Prompt:
Transcribe the records exactly from the line with "run 2: final" to the end, both included.
----------------------------------------
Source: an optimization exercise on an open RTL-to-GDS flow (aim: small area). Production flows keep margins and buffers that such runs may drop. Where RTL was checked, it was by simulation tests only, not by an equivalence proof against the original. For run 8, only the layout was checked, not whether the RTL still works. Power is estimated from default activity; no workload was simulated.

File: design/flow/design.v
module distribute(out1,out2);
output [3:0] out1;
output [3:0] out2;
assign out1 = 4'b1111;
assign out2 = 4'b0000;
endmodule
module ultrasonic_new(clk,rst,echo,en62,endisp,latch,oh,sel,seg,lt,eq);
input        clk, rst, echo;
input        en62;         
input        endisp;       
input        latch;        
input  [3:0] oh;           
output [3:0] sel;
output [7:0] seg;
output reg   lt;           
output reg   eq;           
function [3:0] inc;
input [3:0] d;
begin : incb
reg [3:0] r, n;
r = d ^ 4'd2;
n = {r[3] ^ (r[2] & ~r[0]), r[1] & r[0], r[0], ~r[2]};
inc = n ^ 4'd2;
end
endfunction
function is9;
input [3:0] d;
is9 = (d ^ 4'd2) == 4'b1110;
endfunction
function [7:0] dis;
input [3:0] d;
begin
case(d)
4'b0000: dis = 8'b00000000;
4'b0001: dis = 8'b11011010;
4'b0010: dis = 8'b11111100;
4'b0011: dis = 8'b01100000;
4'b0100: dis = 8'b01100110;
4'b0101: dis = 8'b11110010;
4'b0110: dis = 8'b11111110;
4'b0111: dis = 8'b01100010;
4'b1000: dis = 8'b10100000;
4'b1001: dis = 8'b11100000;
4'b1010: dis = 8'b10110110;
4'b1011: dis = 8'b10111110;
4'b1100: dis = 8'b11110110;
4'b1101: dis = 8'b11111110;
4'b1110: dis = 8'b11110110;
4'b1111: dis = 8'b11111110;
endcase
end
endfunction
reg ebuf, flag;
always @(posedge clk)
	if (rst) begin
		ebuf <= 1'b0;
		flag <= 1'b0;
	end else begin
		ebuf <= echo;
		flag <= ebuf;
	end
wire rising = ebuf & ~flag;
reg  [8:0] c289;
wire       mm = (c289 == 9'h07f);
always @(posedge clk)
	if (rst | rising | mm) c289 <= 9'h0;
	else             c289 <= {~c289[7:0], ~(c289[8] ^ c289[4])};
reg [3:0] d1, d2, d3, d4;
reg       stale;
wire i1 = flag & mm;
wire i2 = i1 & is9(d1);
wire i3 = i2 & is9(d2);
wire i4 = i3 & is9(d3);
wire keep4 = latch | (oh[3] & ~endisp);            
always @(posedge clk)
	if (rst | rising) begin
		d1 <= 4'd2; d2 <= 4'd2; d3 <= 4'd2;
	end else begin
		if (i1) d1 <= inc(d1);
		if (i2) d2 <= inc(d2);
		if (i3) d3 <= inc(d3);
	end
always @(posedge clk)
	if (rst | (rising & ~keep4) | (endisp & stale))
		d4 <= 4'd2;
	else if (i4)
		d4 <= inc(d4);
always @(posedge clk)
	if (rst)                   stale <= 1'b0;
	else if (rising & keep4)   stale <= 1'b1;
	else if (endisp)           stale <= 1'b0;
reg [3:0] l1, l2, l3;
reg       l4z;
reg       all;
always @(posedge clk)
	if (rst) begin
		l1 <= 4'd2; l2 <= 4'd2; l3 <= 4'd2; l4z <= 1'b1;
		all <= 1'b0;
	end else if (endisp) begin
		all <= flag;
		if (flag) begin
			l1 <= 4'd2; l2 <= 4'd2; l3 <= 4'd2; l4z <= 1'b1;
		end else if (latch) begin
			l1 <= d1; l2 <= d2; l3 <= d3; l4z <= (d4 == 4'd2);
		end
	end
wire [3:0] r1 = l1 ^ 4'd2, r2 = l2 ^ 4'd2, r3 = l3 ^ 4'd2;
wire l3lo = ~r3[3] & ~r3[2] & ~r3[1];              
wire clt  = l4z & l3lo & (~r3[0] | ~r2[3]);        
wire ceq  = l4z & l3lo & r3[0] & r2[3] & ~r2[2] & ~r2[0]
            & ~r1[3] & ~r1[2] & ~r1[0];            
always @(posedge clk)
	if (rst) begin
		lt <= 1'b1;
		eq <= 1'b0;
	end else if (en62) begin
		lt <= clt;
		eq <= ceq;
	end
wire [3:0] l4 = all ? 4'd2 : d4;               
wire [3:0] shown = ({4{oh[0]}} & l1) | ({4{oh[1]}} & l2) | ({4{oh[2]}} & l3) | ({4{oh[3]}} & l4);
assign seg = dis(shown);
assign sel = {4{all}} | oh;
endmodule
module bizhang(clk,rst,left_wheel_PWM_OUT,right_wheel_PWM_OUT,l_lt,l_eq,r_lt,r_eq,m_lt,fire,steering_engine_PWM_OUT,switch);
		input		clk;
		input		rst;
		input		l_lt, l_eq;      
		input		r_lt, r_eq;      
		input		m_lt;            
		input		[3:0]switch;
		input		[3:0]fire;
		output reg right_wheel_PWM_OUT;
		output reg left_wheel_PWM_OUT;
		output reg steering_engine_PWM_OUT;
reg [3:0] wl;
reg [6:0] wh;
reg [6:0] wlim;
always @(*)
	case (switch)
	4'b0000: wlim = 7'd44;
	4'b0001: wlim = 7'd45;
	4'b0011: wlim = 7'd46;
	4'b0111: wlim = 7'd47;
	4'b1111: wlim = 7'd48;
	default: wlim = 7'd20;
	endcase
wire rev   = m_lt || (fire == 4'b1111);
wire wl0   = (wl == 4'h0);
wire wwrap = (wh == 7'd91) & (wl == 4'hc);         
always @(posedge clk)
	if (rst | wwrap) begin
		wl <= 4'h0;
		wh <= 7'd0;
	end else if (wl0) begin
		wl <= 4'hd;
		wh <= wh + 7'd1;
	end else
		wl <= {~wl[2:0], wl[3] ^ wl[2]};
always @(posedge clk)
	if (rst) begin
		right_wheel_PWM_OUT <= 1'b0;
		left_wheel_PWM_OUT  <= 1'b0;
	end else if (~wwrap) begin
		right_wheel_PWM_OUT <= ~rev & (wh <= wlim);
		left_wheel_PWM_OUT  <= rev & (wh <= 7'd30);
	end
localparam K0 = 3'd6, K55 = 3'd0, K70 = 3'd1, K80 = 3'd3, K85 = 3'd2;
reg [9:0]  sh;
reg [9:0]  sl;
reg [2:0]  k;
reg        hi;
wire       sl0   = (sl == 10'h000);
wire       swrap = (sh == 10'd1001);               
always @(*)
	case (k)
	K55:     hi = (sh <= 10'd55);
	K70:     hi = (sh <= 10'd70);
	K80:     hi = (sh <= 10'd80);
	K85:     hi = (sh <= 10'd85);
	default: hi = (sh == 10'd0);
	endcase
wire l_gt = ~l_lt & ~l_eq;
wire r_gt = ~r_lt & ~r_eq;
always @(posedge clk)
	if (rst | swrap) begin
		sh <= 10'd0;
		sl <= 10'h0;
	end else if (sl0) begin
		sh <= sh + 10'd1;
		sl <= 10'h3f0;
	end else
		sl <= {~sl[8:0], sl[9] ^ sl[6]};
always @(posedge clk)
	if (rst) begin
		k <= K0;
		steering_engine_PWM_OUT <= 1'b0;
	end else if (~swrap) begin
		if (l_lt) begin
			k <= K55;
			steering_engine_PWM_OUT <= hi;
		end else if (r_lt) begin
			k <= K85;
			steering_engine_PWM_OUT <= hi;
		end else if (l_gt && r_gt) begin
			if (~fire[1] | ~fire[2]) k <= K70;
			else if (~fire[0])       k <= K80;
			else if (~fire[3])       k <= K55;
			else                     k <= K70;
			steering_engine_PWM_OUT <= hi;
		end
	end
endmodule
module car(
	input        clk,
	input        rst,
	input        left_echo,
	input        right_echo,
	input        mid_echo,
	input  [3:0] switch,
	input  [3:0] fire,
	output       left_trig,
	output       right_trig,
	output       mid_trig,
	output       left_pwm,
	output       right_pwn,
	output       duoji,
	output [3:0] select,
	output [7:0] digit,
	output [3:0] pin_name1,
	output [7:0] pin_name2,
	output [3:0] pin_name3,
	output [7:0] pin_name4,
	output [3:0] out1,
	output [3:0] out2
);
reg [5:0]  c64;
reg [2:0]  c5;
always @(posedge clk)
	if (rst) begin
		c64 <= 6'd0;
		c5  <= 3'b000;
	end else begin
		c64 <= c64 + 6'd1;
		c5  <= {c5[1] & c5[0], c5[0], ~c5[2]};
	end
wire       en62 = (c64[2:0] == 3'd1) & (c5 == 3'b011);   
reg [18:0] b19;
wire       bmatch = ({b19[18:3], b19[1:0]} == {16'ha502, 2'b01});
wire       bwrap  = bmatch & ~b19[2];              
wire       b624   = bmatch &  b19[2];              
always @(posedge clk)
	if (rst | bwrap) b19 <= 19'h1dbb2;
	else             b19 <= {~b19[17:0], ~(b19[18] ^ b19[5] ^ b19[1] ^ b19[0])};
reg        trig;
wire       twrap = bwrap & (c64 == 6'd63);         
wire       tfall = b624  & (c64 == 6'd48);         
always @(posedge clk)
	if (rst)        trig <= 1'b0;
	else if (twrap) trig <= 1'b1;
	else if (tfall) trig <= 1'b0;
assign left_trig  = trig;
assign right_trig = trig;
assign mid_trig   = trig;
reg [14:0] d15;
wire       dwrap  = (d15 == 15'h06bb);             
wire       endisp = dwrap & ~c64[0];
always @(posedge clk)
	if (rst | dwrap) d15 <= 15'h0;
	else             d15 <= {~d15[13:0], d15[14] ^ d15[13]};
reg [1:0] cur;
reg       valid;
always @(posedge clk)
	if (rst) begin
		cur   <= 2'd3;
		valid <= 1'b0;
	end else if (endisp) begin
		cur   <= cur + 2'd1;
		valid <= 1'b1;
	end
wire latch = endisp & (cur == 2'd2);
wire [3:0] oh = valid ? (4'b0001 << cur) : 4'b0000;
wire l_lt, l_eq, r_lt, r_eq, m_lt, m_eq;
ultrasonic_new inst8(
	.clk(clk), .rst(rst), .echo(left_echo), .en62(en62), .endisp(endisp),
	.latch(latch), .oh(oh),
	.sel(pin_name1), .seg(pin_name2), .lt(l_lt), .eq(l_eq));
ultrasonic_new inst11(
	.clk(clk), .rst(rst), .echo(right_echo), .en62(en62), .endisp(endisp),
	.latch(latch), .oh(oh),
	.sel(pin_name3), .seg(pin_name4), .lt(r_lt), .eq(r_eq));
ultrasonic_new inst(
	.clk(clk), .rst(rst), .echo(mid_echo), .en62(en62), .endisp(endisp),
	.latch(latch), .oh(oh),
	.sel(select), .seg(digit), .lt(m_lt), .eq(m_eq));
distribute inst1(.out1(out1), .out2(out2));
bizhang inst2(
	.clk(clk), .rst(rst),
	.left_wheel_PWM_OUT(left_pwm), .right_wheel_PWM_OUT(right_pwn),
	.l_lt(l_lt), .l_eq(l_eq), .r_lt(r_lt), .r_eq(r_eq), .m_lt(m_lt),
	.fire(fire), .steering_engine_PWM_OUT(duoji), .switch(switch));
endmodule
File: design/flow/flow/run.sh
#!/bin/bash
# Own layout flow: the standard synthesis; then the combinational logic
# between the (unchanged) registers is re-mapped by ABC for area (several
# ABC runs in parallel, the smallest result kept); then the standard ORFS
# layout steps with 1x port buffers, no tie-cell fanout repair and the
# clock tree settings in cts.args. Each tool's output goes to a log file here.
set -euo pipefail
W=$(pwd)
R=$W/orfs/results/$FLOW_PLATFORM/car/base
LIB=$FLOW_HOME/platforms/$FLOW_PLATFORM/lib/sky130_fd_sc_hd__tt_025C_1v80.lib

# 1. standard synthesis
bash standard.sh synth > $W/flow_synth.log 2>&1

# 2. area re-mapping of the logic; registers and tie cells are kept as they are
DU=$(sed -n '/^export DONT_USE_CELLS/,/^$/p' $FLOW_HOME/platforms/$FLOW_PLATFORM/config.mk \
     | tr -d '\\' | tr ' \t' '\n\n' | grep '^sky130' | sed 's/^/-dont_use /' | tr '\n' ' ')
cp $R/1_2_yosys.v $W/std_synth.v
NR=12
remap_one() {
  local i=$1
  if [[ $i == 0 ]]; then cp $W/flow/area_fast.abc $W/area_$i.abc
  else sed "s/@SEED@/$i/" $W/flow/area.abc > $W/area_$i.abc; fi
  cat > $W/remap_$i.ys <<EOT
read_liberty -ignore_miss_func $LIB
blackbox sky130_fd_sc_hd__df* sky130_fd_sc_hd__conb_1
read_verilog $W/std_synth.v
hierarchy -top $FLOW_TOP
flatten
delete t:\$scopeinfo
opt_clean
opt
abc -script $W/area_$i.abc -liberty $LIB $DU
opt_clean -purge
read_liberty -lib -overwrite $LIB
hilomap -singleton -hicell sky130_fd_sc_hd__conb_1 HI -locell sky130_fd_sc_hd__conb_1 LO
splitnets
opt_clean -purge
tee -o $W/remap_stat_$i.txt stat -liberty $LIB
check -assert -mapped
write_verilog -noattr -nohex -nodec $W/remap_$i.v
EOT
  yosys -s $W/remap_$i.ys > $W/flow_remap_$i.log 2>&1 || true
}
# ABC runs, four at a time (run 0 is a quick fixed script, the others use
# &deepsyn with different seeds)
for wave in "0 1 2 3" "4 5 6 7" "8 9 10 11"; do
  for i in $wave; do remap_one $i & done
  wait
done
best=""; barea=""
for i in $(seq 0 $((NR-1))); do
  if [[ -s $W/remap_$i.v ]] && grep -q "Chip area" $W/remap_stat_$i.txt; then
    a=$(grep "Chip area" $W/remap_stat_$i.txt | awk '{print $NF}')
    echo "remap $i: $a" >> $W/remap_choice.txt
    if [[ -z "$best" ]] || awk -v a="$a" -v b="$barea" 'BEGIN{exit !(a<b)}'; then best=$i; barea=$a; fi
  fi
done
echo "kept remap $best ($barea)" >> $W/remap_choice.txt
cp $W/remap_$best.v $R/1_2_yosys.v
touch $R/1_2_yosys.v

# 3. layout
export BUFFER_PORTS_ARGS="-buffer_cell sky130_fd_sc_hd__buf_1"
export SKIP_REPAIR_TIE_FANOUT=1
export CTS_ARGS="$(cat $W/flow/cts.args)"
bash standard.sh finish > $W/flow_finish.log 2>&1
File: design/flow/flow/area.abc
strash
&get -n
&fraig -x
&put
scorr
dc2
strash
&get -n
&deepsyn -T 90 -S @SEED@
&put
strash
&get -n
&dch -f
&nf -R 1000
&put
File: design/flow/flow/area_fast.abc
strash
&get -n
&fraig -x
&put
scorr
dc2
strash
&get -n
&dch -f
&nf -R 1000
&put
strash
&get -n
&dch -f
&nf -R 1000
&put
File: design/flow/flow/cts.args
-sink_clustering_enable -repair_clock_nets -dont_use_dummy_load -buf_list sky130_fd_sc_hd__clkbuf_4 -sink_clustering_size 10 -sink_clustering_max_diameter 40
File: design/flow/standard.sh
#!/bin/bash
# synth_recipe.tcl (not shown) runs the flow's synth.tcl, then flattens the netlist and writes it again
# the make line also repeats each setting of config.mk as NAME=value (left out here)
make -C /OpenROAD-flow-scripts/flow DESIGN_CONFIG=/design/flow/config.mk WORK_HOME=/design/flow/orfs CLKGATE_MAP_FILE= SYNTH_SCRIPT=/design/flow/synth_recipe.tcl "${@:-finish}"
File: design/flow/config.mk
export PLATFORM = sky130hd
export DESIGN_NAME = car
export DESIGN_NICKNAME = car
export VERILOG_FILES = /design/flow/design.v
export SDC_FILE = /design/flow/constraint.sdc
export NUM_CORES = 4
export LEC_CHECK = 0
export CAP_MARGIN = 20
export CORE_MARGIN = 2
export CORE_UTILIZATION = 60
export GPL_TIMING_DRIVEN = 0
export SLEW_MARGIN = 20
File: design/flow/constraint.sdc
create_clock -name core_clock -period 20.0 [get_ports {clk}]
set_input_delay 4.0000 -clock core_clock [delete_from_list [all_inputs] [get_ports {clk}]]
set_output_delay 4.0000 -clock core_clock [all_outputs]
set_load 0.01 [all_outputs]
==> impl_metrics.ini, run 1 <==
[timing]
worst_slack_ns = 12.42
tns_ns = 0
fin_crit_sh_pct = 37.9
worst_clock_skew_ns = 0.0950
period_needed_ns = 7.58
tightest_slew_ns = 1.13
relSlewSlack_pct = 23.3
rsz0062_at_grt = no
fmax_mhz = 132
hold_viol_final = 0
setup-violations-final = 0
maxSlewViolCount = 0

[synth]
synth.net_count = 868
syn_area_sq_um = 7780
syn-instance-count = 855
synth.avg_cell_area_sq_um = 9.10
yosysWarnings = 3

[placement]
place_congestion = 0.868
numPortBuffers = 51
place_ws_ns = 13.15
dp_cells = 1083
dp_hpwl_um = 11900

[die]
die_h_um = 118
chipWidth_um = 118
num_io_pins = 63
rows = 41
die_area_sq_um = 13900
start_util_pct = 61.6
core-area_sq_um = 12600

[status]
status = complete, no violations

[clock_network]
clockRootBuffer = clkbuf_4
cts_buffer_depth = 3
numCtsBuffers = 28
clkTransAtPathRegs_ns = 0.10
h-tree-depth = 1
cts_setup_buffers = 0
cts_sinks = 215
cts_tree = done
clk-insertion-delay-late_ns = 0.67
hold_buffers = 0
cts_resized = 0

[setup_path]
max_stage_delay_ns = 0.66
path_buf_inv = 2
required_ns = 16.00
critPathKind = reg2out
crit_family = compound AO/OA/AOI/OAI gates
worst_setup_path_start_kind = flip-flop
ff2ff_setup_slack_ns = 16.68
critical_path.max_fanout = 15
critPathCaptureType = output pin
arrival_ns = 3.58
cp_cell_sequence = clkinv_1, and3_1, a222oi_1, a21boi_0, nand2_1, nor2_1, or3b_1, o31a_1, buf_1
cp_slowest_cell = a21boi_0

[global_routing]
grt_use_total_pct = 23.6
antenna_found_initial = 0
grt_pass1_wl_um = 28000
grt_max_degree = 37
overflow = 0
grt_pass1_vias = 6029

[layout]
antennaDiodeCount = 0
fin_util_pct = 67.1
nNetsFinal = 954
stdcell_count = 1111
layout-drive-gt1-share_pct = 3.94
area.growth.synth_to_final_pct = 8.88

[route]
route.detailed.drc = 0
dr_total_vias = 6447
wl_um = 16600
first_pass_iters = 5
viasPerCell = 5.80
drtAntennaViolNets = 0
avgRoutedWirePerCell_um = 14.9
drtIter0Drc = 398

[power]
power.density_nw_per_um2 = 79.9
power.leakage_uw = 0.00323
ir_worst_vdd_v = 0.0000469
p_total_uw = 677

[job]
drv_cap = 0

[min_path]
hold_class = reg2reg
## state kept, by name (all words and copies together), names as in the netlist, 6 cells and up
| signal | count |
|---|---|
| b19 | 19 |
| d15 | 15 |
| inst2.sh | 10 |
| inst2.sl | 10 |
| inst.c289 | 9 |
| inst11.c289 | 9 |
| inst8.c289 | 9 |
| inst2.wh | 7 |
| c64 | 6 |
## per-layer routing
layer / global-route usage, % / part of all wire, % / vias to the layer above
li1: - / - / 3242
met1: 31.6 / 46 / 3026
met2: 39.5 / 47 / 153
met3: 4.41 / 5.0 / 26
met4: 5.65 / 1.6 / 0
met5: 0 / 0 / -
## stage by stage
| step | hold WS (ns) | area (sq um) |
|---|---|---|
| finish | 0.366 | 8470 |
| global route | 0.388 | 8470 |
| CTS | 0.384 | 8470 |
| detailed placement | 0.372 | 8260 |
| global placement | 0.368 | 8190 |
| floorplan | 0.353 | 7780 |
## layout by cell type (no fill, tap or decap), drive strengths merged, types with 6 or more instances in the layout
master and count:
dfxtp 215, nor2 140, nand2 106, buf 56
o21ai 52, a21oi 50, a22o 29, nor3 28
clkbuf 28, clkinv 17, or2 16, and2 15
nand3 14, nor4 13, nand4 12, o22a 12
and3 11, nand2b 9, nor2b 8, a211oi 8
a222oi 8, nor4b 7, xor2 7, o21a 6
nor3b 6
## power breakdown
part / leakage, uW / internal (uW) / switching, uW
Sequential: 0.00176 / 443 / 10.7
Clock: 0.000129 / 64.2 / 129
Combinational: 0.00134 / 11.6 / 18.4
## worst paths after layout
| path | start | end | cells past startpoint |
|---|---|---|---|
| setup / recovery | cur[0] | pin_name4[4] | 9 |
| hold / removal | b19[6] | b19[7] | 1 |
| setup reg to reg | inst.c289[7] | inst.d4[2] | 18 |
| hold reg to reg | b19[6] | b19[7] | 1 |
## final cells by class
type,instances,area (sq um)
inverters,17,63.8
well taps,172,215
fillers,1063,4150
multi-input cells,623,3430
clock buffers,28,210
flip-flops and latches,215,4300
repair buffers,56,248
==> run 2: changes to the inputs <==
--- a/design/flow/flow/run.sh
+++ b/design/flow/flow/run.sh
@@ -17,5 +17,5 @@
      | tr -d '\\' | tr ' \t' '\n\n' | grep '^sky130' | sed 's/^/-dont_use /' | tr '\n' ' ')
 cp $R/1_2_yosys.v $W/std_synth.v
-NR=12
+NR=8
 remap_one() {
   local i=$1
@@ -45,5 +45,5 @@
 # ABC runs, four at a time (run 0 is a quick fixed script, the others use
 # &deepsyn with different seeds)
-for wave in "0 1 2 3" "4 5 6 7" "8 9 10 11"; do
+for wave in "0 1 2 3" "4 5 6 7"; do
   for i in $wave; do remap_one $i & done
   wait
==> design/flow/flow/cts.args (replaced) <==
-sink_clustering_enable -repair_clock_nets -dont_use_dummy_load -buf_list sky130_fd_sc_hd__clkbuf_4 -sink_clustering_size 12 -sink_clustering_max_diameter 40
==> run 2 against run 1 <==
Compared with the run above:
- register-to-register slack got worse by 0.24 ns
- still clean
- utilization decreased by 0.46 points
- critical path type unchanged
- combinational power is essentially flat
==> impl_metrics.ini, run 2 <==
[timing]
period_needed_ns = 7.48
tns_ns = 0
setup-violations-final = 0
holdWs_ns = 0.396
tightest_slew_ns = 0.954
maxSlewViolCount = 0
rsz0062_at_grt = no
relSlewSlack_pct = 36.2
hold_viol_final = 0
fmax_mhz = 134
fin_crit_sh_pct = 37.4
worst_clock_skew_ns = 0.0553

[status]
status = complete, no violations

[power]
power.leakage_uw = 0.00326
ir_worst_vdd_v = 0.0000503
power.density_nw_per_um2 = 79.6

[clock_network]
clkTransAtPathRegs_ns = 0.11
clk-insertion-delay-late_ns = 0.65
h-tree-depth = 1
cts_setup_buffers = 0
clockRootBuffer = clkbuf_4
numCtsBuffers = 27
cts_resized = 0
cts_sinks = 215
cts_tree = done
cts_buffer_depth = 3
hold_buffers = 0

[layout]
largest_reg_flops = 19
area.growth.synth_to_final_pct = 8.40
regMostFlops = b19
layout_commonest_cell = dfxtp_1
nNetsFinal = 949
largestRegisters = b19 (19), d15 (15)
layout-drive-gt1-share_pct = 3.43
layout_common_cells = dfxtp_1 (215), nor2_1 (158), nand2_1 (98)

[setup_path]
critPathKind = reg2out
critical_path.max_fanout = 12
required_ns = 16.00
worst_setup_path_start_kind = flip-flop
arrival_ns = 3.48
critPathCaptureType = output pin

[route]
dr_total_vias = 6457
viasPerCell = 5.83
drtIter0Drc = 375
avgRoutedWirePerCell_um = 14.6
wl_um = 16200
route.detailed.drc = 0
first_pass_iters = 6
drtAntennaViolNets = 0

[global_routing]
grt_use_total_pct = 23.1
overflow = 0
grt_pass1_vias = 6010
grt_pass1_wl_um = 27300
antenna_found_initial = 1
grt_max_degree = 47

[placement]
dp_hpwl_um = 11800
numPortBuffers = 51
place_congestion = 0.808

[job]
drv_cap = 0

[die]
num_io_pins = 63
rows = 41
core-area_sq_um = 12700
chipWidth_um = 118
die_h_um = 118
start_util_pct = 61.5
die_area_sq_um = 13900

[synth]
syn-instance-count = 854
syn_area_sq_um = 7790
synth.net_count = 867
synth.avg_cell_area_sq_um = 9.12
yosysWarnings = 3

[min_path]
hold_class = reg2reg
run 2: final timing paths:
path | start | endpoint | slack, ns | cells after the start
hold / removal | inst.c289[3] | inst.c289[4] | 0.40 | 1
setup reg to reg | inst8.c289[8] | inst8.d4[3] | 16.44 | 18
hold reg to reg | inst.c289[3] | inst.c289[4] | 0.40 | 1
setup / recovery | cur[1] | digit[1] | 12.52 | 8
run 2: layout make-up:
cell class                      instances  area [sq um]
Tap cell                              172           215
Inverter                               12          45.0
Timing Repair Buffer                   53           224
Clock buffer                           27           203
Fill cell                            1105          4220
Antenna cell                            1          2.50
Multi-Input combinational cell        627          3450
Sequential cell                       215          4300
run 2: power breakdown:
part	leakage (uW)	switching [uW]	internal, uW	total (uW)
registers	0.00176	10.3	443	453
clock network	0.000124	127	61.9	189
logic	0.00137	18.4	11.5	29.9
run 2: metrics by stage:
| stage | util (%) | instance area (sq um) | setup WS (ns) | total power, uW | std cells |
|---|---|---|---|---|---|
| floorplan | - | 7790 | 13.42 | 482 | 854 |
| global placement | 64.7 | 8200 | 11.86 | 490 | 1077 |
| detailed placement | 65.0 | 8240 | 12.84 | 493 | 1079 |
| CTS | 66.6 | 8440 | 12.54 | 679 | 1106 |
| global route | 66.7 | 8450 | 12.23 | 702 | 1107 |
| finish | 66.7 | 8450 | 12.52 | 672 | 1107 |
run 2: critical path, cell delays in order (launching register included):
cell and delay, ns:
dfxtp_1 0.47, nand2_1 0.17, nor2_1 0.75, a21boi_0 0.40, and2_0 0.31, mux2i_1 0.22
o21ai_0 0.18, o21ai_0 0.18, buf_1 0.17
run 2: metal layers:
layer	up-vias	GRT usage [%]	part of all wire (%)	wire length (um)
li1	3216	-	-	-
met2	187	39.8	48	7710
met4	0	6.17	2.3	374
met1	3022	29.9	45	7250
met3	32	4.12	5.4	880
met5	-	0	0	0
----------------------------------------
Task output:
run 2: final timing paths:
path | start | endpoint | slack, ns | cells after the start
hold / removal | inst.c289[3] | inst.c289[4] | 0.40 | 1
setup reg to reg | inst8.c289[8] | inst8.d4[3] | 16.44 | 18
hold reg to reg | inst.c289[3] | inst.c289[4] | 0.40 | 1
setup / recovery | cur[1] | digit[1] | 12.52 | 8
run 2: layout make-up:
cell class                      instances  area [sq um]
Tap cell                              172           215
Inverter                               12          45.0
Timing Repair Buffer                   53           224
Clock buffer                           27           203
Fill cell                            1105          4220
Antenna cell                            1          2.50
Multi-Input combinational cell        627          3450
Sequential cell                       215          4300
run 2: power breakdown:
part	leakage (uW)	switching [uW]	internal, uW	total (uW)
registers	0.00176	10.3	443	453
clock network	0.000124	127	61.9	189
logic	0.00137	18.4	11.5	29.9
run 2: metrics by stage:
| stage | util (%) | instance area (sq um) | setup WS (ns) | total power, uW | std cells |
|---|---|---|---|---|---|
| floorplan | - | 7790 | 13.42 | 482 | 854 |
| global placement | 64.7 | 8200 | 11.86 | 490 | 1077 |
| detailed placement | 65.0 | 8240 | 12.84 | 493 | 1079 |
| CTS | 66.6 | 8440 | 12.54 | 679 | 1106 |
| global route | 66.7 | 8450 | 12.23 | 702 | 1107 |
| finish | 66.7 | 8450 | 12.52 | 672 | 1107 |
run 2: critical path, cell delays in order (launching register included):
cell and delay, ns:
dfxtp_1 0.47, nand2_1 0.17, nor2_1 0.75, a21boi_0 0.40, and2_0 0.31, mux2i_1 0.22
o21ai_0 0.18, o21ai_0 0.18, buf_1 0.17
run 2: metal layers:
layer	up-vias	GRT usage [%]	part of all wire (%)	wire length (um)
li1	3216	-	-	-
met2	187	39.8	48	7710
met4	0	6.17	2.3	374
met1	3022	29.9	45	7250
met3	32	4.12	5.4	880
met5	-	0	0	0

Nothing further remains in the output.